Abstract
Introduction
Guidelines advise use of CT or MRI to detect bone metastasis in breast cancer. Bone-scintigraphy (BS) is not routinely indicated. However, our patients with new node positive breast cancer, or symptoms suggestive of bone metastases, undergo both CT and BS. We aimed to evaluate discrepancies between CT and BS results, and assess whether CT is more accurate in diagnosing bone metastases in breast cancer patients.
Method
Over a 2-year period, breast cancer patients who underwent CT and BS within 28 days of each other, were included. Scan reports were reviewed, and where unclear, MDT outcome was consulted.
Results
Of 149 patients, 15 (10.1%) had discordant scan results.

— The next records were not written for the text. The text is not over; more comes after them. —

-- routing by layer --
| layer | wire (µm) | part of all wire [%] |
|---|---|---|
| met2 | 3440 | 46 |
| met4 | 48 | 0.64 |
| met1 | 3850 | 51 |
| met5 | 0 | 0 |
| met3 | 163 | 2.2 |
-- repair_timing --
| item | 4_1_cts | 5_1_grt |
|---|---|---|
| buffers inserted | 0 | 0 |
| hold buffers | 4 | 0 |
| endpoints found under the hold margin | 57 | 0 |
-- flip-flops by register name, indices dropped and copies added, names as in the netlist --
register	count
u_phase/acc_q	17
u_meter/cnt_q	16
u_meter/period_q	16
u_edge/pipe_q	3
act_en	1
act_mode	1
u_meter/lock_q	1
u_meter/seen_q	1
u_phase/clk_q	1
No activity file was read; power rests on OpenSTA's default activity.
<file path="src/rtl/sc_bus_pkg.sv">
package sc_bus_pkg;

    localparam int CARD_W      = 4;
    localparam int REG_W       = 5;
    localparam int DATA_W      = 16;
    localparam int BYTE_BITS   = 8;
    localparam int HDR_BYTES   = 2;
    localparam int FRAME_BYTES = HDR_BYTES + DATA_W / BYTE_BITS;
    localparam int FRAME_BITS  = FRAME_BYTES * BYTE_BITS;
    localparam int ACK_SLOT    = BYTE_BITS;

    typedef struct packed {
        logic              rd;
        logic [CARD_W-1:0] card;
        logic              bcast;
        logic [REG_W-1:0]  regad;
        logic [DATA_W-1:0] wdata;
    } cmd_t;

    typedef enum logic [1:0] {
        ST_OK       = 2'd0,
        ST_NACK     = 2'd1,
        ST_BCAST_RD = 2'd2
    } res_status_e;

    typedef enum logic [1:0] {
        S_IDLE,
        S_START,
        S_BITS,
        S_STOP
    } seq_state_e;

    // Header layout: byte 0 = {x, bcast, x, card[3:0], rd}, byte 1 = {x, x, x, reg[4:0]}
    function automatic logic [FRAME_BITS-1:0] pack_frame(input cmd_t c);
        logic [BYTE_BITS-1:0] hdr_cmd;
        logic [BYTE_BITS-1:0] hdr_reg;
        hdr_cmd      = '0;
        hdr_cmd[0]   = c.rd;
        hdr_cmd[4:1] = c.card;
        hdr_cmd[6]   = c.bcast;
        hdr_reg      = '0;
        hdr_reg[REG_W-1:0] = c.regad;
        return {c.wdata, hdr_reg, hdr_cmd};
    endfunction

endpackage

</file>
<file path="src/rtl/sc_bus_clkdiv.sv">
module sc_bus_clkdiv #(
    parameter int HALF_DIV = 12
) (
    input  logic clk,
    input  logic rst,
    input  logic en_i,
    output logic half_tick_o
);

    localparam int CW = (HALF_DIV > 1) ? $clog2(HALF_DIV) : 1;
    localparam logic [CW-1:0] LAST = CW'(HALF_DIV - 1);

    logic [CW-1:0] cnt;

    assign half_tick_o = en_i && (cnt == LAST);

    always_ff @(posedge clk) begin
        if (rst || !en_i) begin
            cnt <= '0;
        end else if (cnt == LAST) begin
            cnt <= '0;
        end else begin
            cnt <= cnt + CW'(1);
        end
    end

    generate
        if (HALF_DIV > 1) begin : g_gap_chk
            // half-period strobes never come back to back
            a_r11_tick_gap: assert property (@(posedge clk) disable iff (rst)
                half_tick_o |=> !half_tick_o);
        end
    endgenerate

endmodule

</file>
<file path="src/rtl/sc_frame_pack.sv">
module sc_frame_pack
    import sc_bus_pkg::*;
(
    input  cmd_t                  cmd_i,
    output logic [FRAME_BITS-1:0] frame_o,
    output logic [FRAME_BITS-1:0] drive_o
);

    assign frame_o = pack_frame(cmd_i);

    // Master drives every bit except the data bytes of a read
    generate
        for (genvar b = 0; b < FRAME_BYTES; b++) begin : g_byte
            if (b < HDR_BYTES) begin : g_hdr
                assign drive_o[b*BYTE_BITS +: BYTE_BITS] = '1;
            end else begin : g_dat
                assign drive_o[b*BYTE_BITS +: BYTE_BITS] = {BYTE_BITS{!cmd_i.rd}};
            end
        end
    endgenerate

endmodule

</file>
<file path="src/rtl/sc_bus_seq.sv">
module sc_bus_seq
    import sc_bus_pkg::*;
(
    input  logic                  clk,
    input  logic                  rst,
    input  logic                  half_tick_i,
    input  logic                  start_i,
    input  cmd_t                  cmd_i,
    input  logic [FRAME_BITS-1:0] frame_i,
    input  logic [FRAME_BITS-1:0] drive_i,
    input  logic                  sda_in_i,
    output logic                  busy_o,
    output logic                  scl_o,
    output logic                  sda_out_o,
    output logic                  done_o,
    output res_status_e           status_o,
    output logic [DATA_W-1:0]     rdata_o
);

    localparam logic [3:0] ACK_IDX   = 4'(ACK_SLOT);
    localparam logic [1:0] LAST_BYTE = 2'(FRAME_BYTES - 1);

    seq_state_e             state;
    logic                   phase;
    logic [3:0]             bitcnt;
    logic [1:0]             bytecnt;
    logic [FRAME_BITS-1:0]  frame_q;
    logic [FRAME_BITS-1:0]  drive_q;
    cmd_t                   cmd_q;
    logic [DATA_W-1:0]      rdata_q;
    logic                   nack_q;
    logic                   tick_end;
    logic                   ack_bad;

    assign busy_o   = (state != S_IDLE);
    assign tick_end = half_tick_i && phase;
    assign ack_bad  = sda_in_i && !(cmd_q.bcast && !cmd_q.rd);

    always_comb begin
        unique case (state)
            S_IDLE: begin
                scl_o     = 1'b1;
                sda_out_o = 1'b1;
            end
            S_START: begin
                scl_o     = 1'b1;
                sda_out_o = 1'b0;
            end
            S_BITS: begin
                scl_o = phase;
                if (bitcnt == ACK_IDX) begin
                    sda_out_o = 1'b1;
                end else begin
                    sda_out_o = drive_q[0] ? frame_q[0] : 1'b1;
                end
            end
            default: begin
                scl_o     = phase;
                sda_out_o = 1'b0;
            end
        endcase
    end

    always_ff @(posedge clk) begin
        if (rst) begin
            state    <= S_IDLE;
            phase    <= 1'b0;
            bitcnt   <= '0;
            bytecnt  <= '0;
            frame_q  <= '0;
            drive_q  <= '0;
            cmd_q    <= '0;
            rdata_q  <= '0;
            nack_q   <= 1'b0;
            done_o   <= 1'b0;
            status_o <= ST_OK;
            rdata_o  <= '0;
        end else begin
            done_o <= 1'b0;
            if (state != S_IDLE && half_tick_i) begin
                phase <= ~phase;
            end
            unique case (state)
                S_IDLE: begin
                    if (start_i) begin
                        if (cmd_i.rd && cmd_i.bcast) begin
                            done_o   <= 1'b1;
                            status_o <= ST_BCAST_RD;
                            rdata_o  <= '0;
                        end else begin
                            state   <= S_START;
                            cmd_q   <= cmd_i;
                            frame_q <= frame_i;
                            drive_q <= drive_i;
                            rdata_q <= '0;
                            nack_q  <= 1'b0;
                            phase   <= 1'b0;
                            bitcnt  <= '0;
                            bytecnt <= '0;
                        end
                    end
                end
                S_START: begin
                    if (tick_end) begin
                        state <= S_BITS;
                    end
                end
                S_BITS: begin
                    if (tick_end) begin
                        if (bitcnt == ACK_IDX) begin
                            if (ack_bad) begin
                                nack_q <= 1'b1;
                                state  <= S_STOP;
                            end else if (bytecnt == LAST_BYTE) begin
                                state <= S_STOP;
                            end else begin
                                bytecnt <= bytecnt + 2'd1;
                                bitcnt  <= '0;
                            end
                        end else begin
                            frame_q <= frame_q >> 1;
                            drive_q <= drive_q >> 1;
                            if (!drive_q[0]) begin
                                rdata_q <= {sda_in_i, rdata_q[DATA_W-1:1]};
                            end
                            bitcnt <= bitcnt + 4'd1;
                        end
                    end
                end
                default: begin
                    if (tick_end) begin
                        state    <= S_IDLE;
                        done_o   <= 1'b1;
                        status_o <= nack_q ? ST_NACK : ST_OK;
                        rdata_o  <= (nack_q || !cmd_q.rd) ? '0 : rdata_q;
                    end
                end
            endcase
        end
    end

    // bit slot index stays within a byte plus its acknowledge
    a_r2_slot_range: assert property (@(posedge clk) disable iff (rst)
        bitcnt <= ACK_IDX);

    // the bus clock only moves on a divider strobe
    a_r11_scl_on_tick: assert property (@(posedge clk) disable iff (rst)
        !$stable(scl_o) |-> $past(half_tick_i));

    // a refused acknowledge leads straight into the stop condition
    a_r7_nack_to_stop: assert property (@(posedge clk) disable iff (rst)
        (state == S_BITS && tick_end && bitcnt == ACK_IDX && ack_bad)
        |=> (state == S_STOP));

    // broadcast read is answered without leaving idle
    a_r9_bcast_rd_idle: assert property (@(posedge clk) disable iff (rst)
        (state == S_IDLE && start_i && cmd_i.rd && cmd_i.bcast)
        |=> (state == S_IDLE && done_o && status_o == ST_BCAST_RD));

    // a start pulse during a frame leaves the latched command alone
    a_r10_busy_ignores_start: assert property (@(posedge clk) disable iff (rst)
        (state != S_IDLE && start_i) |=> $stable(cmd_q));

    // done lasts exactly one cycle
    a_r12_done_single: assert property (@(posedge clk) disable iff (rst)
        done_o |=> !done_o);

endmodule

</file>
<file path="src/rtl/sc_bus_master.sv">
module sc_bus_master
    import sc_bus_pkg::*;
#(
    parameter int HALF_DIV = 12
) (
    input  logic              clk,
    input  logic              rst,
    input  logic              cmd_start,
    input  logic              cmd_read,
    input  logic [CARD_W-1:0] cmd_card,
    input  logic              cmd_bcast,
    input  logic [REG_W-1:0]  cmd_reg,
    input  logic [DATA_W-1:0] cmd_wdata,
    output logic              busy,
    output logic              done,
    output logic [1:0]        res_status,
    output logic [DATA_W-1:0] res_rdata,
    output logic              scl,
    output logic              sda_out,
    input  logic              sda_in
);

    cmd_t                  cmd;
    logic [FRAME_BITS-1:0] frame;
    logic [FRAME_BITS-1:0] drive;
    logic                  half_tick;
    res_status_e           status;

    assign cmd.rd    = cmd_read;
    assign cmd.card  = cmd_card;
    assign cmd.bcast = cmd_bcast;
    assign cmd.regad = cmd_reg;
    assign cmd.wdata = cmd_wdata;
    assign res_status = status;

    sc_bus_clkdiv #(.HALF_DIV(HALF_DIV)) u_div (
        .clk         (clk),
        .rst         (rst),
        .en_i        (busy),
        .half_tick_o (half_tick)
    );

    sc_frame_pack u_pack (
        .cmd_i   (cmd),
        .frame_o (frame),
        .drive_o (drive)
    );

    sc_bus_seq u_seq (
        .clk         (clk),
        .rst         (rst),
        .half_tick_i (half_tick),
        .start_i     (cmd_start),
        .cmd_i       (cmd),
        .frame_i     (frame),
        .drive_i     (drive),
        .sda_in_i    (sda_in),
        .busy_o      (busy),
        .scl_o       (scl),
        .sda_out_o   (sda_out),
        .done_o      (done),
        .status_o    (status),
        .rdata_o     (res_rdata)
    );

endmodule

</file>
<file path="config.mk">
export PLATFORM = sky130hd
export DESIGN_NAME = sc_bus_master
export DESIGN_NICKNAME = d
export VERILOG_FILES = /design/src/rtl/sc_bus_pkg.sv /design/src/rtl/sc_bus_clkdiv.sv /design/src/rtl/sc_frame_pack.sv /design/src/rtl/sc_bus_seq.sv /design/src/rtl/sc_bus_master.sv
export SDC_FILE = /design/constraint.sdc
export NUM_CORES = 1
export LEC_CHECK = 0
export BUFFER_PORTS_ARGS = -buffer_cell sky130_fd_sc_hd__clkbuf_2
export CAP_MARGIN = 20
export CORE_UTILIZATION = 44
export CTS_CLUSTER_DIAMETER = 200
export CTS_CLUSTER_SIZE = 12
export DETAILED_ROUTE_END_ITERATION = 16
export PLACE_DENSITY = 0.71
export SLEW_MARGIN = 5
export SYNTH_ARGS = -nofsm -noshare
export SYNTH_HDL_FRONTEND = slang
export SYNTH_SLANG_ARGS = --single-unit
</file>
<file path="constraint.sdc">
create_clock -name clk -period 1.95 [get_ports clk]
set_clock_uncertainty 0.05 [all_clocks]
set_input_delay 0.39 -clock clk [delete_from_list [all_inputs] [get_ports clk]]
set_output_delay 0.39 -clock clk [all_outputs]
set_load 0.02 [all_outputs]
</file>
==> load_flow_metrics.sql, run 1 <==
INSERT INTO impl_metrics (metric_group, metric, value, unit) VALUES
('run_status', 'result_of_the_run', 'finished, violations left', ''),
('run_status', 'failed_checks', 'setup timing', ''),
('yosys', 'asyncSetResetFlopFracSynth', '0', '%'),
('yosys', 'number_of_enable_flip_flop_cells_after_synthesis', '0', ''),
('yosys', 'synth.net_count', '574', ''),
('die', 'floorplan.rows', '37', ''),
('routing', 'drt-initial-drc-count', '235', ''),
('die', 'floorplan.die.height', '106.9', 'µm'),
('timing', 'postLayoutSetupSlackWorst', '-0.2050', 'ns'),
('placed_design', 'place.gp.congestion', '0.8040', ''),
('yosys', 'yosys_warnings', '0', ''),
('die', 'dieArea', '0.01143', 'mm²'),
('setup_path', 'worstPathArrival', '1.71', 'ns'),
('routing', 'routed_len_inst', '17.09', 'µm'),
('die', 'core_region_area', '0.01051', 'mm²'),
('placed_design', 'dp.final_hpwl', '6418', 'µm'),
('cts', 'clock_latency', '0.53', 'ns'),
('setup_path', 'timing.critical_path.max_delay_family', 'simple AND/OR/NAND/NOR gates', ''),
('cells_and_area', 'layout.cells.non_filler', '776', ''),
('global_route', 'first_global_vias', '4039', ''),
('timing', 'timing.final.crit_share', '110.5', '%'),
('global_route', 'grt_antenna_before_repair', '0', ''),
('power_and_ir_drop', 'total_power', '10.07', 'mW'),
('setup_path', 'critical_path.n_buffers_inverters', '2', ''),
('cts', 'number_of_h_tree_levels', '4', ''),
('cts', 'root_buffer', 'sky130_fd_sc_hd__clkbuf_8', ''),
('power_and_ir_drop', 'power_leakage', '2.596', 'nW'),
('yosys', 'most_common_flop_cell_mapped_by_yosys', 'sky130_fd_sc_hd__dfxtp_1', ''),
('timing', 'rsz_0062_raised_after_global_routing', 'true', ''),
('cts', 'cts.hold.buffers_added', '0', ''),
('placed_design', 'place.port_buffers', '52', ''),
('global_route', 'total_global_route_track_usage', '20.88', '%'),
('setup_path', 'critPathRequiredTime', '1.51', 'ns'),
('cells_and_area', 'antenna_fix_cells', '0', ''),
('routing', 'wirelength', '13260', 'µm'),
('routing', 'detail-route-antenna-nets', '0', ''),
('setup_path', 'cp_cell_sequence', 'buf_4, ha_2, or3_4, buf_8', ''),
('yosys', 'ys_ff_latch', '115', ''),
('cts', 'numClockSinks', '115', ''),
('global_route', 'grt_pass1_wl', '18780', 'µm'),
('yosys', 'distinct_cell_type_count_of_the_synthesized_netlist', '47', ''),
('job', 'max_cap_violations', '0', ''),
('yosys', 'avgSynthCellArea', '9.051', 'µm²'),
('yosys', 'fraction_of_the_yosys_area_taken_by_sequential_cells', '47.55', '%'),
('global_route', 'grt_start_max_net_pins', '60', ''),
('setup_path', 'worst-setup-path-type', 'reg2out', ''),
('setup_path', 'cp-start-kind', 'register', ''),
('timing', 'timing.final.setup_violations', '104', ''),
('routing', 'drt_drc_violations_left', '0', ''),
('timing', 'slew_headroom', '48.86', '%'),
('timing', 'report.final.hold_viol_count', '0', ''),
('routing', 'number_of_vias_after_detailed_routing', '4370', ''),
('placed_design', 'placement.cell_area', '0.005276', 'mm²'),
('cts', 'clkSlewWorstSetupHoldPaths', '0.06', 'ns'),
('routing', 'detailedRoute.firstPassIterationCount', '5', ''),
('power_and_ir_drop', 'highest_ir_drop_seen_on_vdd', '0.0009828', 'V'),
('worst_hold_path', 'holdCritPathClass', 'in2reg', ''),
('timing', 'finalMaxSlewViolations', '0', ''),
('cells_and_area', 'syn2layout_area_growth', '41.21', '%'),
('setup_path', 'critical_path.max_stage_delay', '0.39', 'ns'),
('cts', 'tritoncts', 'yes', ''),
('placed_design', 'numPlacedInstances', '704', ''),
('die', 'initial_core_utilization', '46.08', '%'),
('yosys', 'syn_area', '0.004842', 'mm²'),
('global_route', 'grt_remaining_overflow', '0', ''),
('routing', 'vias_per_cell', '5.631', ''),
('setup_path', 'crit_slowest_cell', 'sky130_fd_sc_hd__or3_4', ''),
('cts', 'clockBufferDepth', '2', ''),
('yosys', 'netlist_instances', '535', ''),
('cells_and_area', 'nNetsFinal', '666', ''),
('setup_path', 'critPathCaptureType', 'output pin', ''),
('cells_and_area', 'final_layout_size_suffix_gt1_share', '36.09', '%'),
('timing', 'max_clock_freq', '0.4640', 'GHz'),
('power_and_ir_drop', 'power-per-cell-area', '1473', 'mW/mm²'),
('die', 'dieWidth', '106.9', 'µm'),
('timing', 'tightest_slew', '0.7671', 'ns'),
('setup_path', 'critPathMaxFanout', '3', ''),
('die', 'floorplan.io_pins', '53', ''),
('cts', 'cts_inserted_buffers', '17', ''),
('cells_and_area', 'final_design_area_no_fill', '0.006838', 'mm²'),
('timing', 'layout_min_cycle_time', '2.155', 'ns');
## where the power goes
group / leakage, nW / internal, mW / switching (mW)
sequential: 0.942 / 2.78 / 0.259
clock: 0.290 / 2.10 / 1.10
combinational: 1.36 / 1.84 / 1.99
## stage by stage
| step | hold WS [ns] | util, % | setup WS [ns] | setup TNS [ns] |
|---|---|---|---|---|
| after CTS | 0.05942 | 58.78 | -0.2182 | -0.2342 |
| after floorplan | 0.3679 | - | 0.003566 | 0 |
| after global placement | 0.3801 | 50.21 | 0.03776 | 0 |
| final | 0.09646 | 65.07 | -0.2050 | -11.95 |
| after detailed placement | 0.4016 | 50.21 | -0.05829 | -0.6976 |
| after global routing | 0.09501 | 65.07 | -0.2482 | -17.63 |
## registers in the layout (all words and copies together) (netlist names), 4 cells and up
name           cells
u_seq.rdata_q     16
u_seq.bitcnt       4
u_div.cnt          4
u_seq.drive_q     32
u_seq.rdata_o     16
u_seq.frame_q     32
## worst min-delay path: stages
cell and delay, ns:
sky130_fd_sc_hd__clkbuf_2 0.09, sky130_fd_sc_hd__nand3b_1 0.07, sky130_fd_sc_hd__a21oi_1 0.07
## layer usage
layer	global-route usage, %	vias to the layer above	part of all wire, %
li1	-	2092	-
met1	24.33	2117	41
met2	34.61	135	52
met3	6.018	26	4.1
met4	11.06	0	2.6
met5	0	-	0
## layout make-up
class                   instances  area [µm²]
clock buffers                  19       431.7
clock inverters                13       182.7
fillers                       762        3671
inverters                      25       93.84
multi-input cells             351        2572
flip-flops and latches        115        2307
well taps                     136       170.2
repair buffers                117        1080
## path summary, 6_finish.rpt
| check | slack, ns | endpoint | depth (start not counted) | start |
|---|---|---|---|---|
| min reg2reg | 0.42 | u_seq.frame_q[13]$_SDFFE_PP0P_ | 2 | u_seq.frame_q[13]$_SDFFE_PP0P_ |
| max reg2reg | -0.19 | u_seq.frame_q[9]$_SDFFE_PP0P_ | 12 | u_seq.state[0]$_SDFFE_PP0P_ |
| min | 0.1 | u_seq.frame_q[31]$_SDFFE_PP0P_ | 3 | cmd_wdata[15] |
| max | -0.20 | scl | 4 | u_seq.state[0]$_SDFFE_PP0P_ |
## placed cells by master, fill, tap and decap left out, drive strengths merged, types with 3 or more instances in the layout
| cell | count |
|---|---|
| dfxtp | 115 |
| nor2 | 76 |
| clkbuf | 75 |
| buf | 61 |
| nand2 | 45 |
| a211oi | 40 |
| a21oi | 35 |
| mux2i | 29 |
| inv | 26 |
| nand3 | 22 |
| a311oi | 17 |
| a22o | 16 |
| a31oi | 15 |
| ha | 8 |
| nand2b | 6 |
| nor3 | 6 |
| bufinv | 4 |
| clkinvlp | 4 |
| and2 | 4 |
| clkinv | 4 |
| xor2 | 3 |
| nand3b | 3 |
| or3 | 3 |
## cell families (layout without fill, tap and decap cells)
group	after synthesis	in the layout	synth area share, %
and+or+nand+nor	173	174	16.62
AOI/OAI and AO/OA	136	136	19.90
DFF	115	115	47.55
buffers and inverters	70	174	7.157
muxes	29	29	5.995
adders and majority gates	8	8	2.067
xor gates and xnor gates	4	4	0.7236
## Yosys cell counts, drive strengths merged, types with 8 or more instances
master | n | area, µm²
clkbuf | 17 | 63.81
ha | 8 | 100.1
a21oi | 35 | 175.2
mux2i | 29 | 290.3
dfxtp | 115 | 2302
nand2 | 45 | 171.4
inv | 25 | 93.84
nor2 | 76 | 287.8
a22o | 16 | 140.1
a211oi | 40 | 300.3
a31oi | 15 | 93.84
buf | 28 | 188.9
a311oi | 17 | 148.9
nand3 | 22 | 110.1
## timing repair
item                                    CTS  global route
cloned                                    3            10
resized for setup                        26            82
pin swaps                                 7            45
endpoints found under the setup margin   51            95
buffers inserted                         13            15
Note: power is estimated with default switching activity, not from simulation.
==> inputs of run 2 (changes only) <==
--- a/config.mk
+++ b/config.mk
@@ -12,6 +12,7 @@
 export CTS_CLUSTER_SIZE = 12
 export DETAILED_ROUTE_END_ITERATION = 16
 export PLACE_DENSITY = 0.71
+export SETUP_SLACK_MARGIN = 0.05
 export SLEW_MARGIN = 5
 export SYNTH_ARGS = -nofsm -noshare
 export SYNTH_HDL_FRONTEND = slang
==> run 2 against run 1 <==
The flow still finishes with violations (setup timing). Critical endpoint is now u_seq.frame_q[6]$_SDFFE_PP0P_. Maximum frequency down 4.8%. Cell count rose by 4.4%. Sequential power grew 5%. Clock power rose by 18%. Setup slack worse by 0.11 ns. Combinational power increased by 64%. First-iteration DRC count grew 41%. Via count up 11%. Register-to-register slack worse by 0.12 ns. Power rose by 32%. Largest cell class unchanged.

Where CT was negative, and BS suspicious (n = 6) or positive (n = 3), patients were either found to have visceral metastases on CT, BS was found to be a false positive, or MDT concluded there were no bone metastases. Where CT was positive and BS negative (n = 4), MDT confirmed metastases.
Conclusions
CT is as good as BS in demonstrating bone metastases, and also detects visceral metastases. Using CT only would reduce radiation exposure, costs, and burden on service provision. We advise a change in local policy, with CT scan as the primary investigation for breast cancer staging.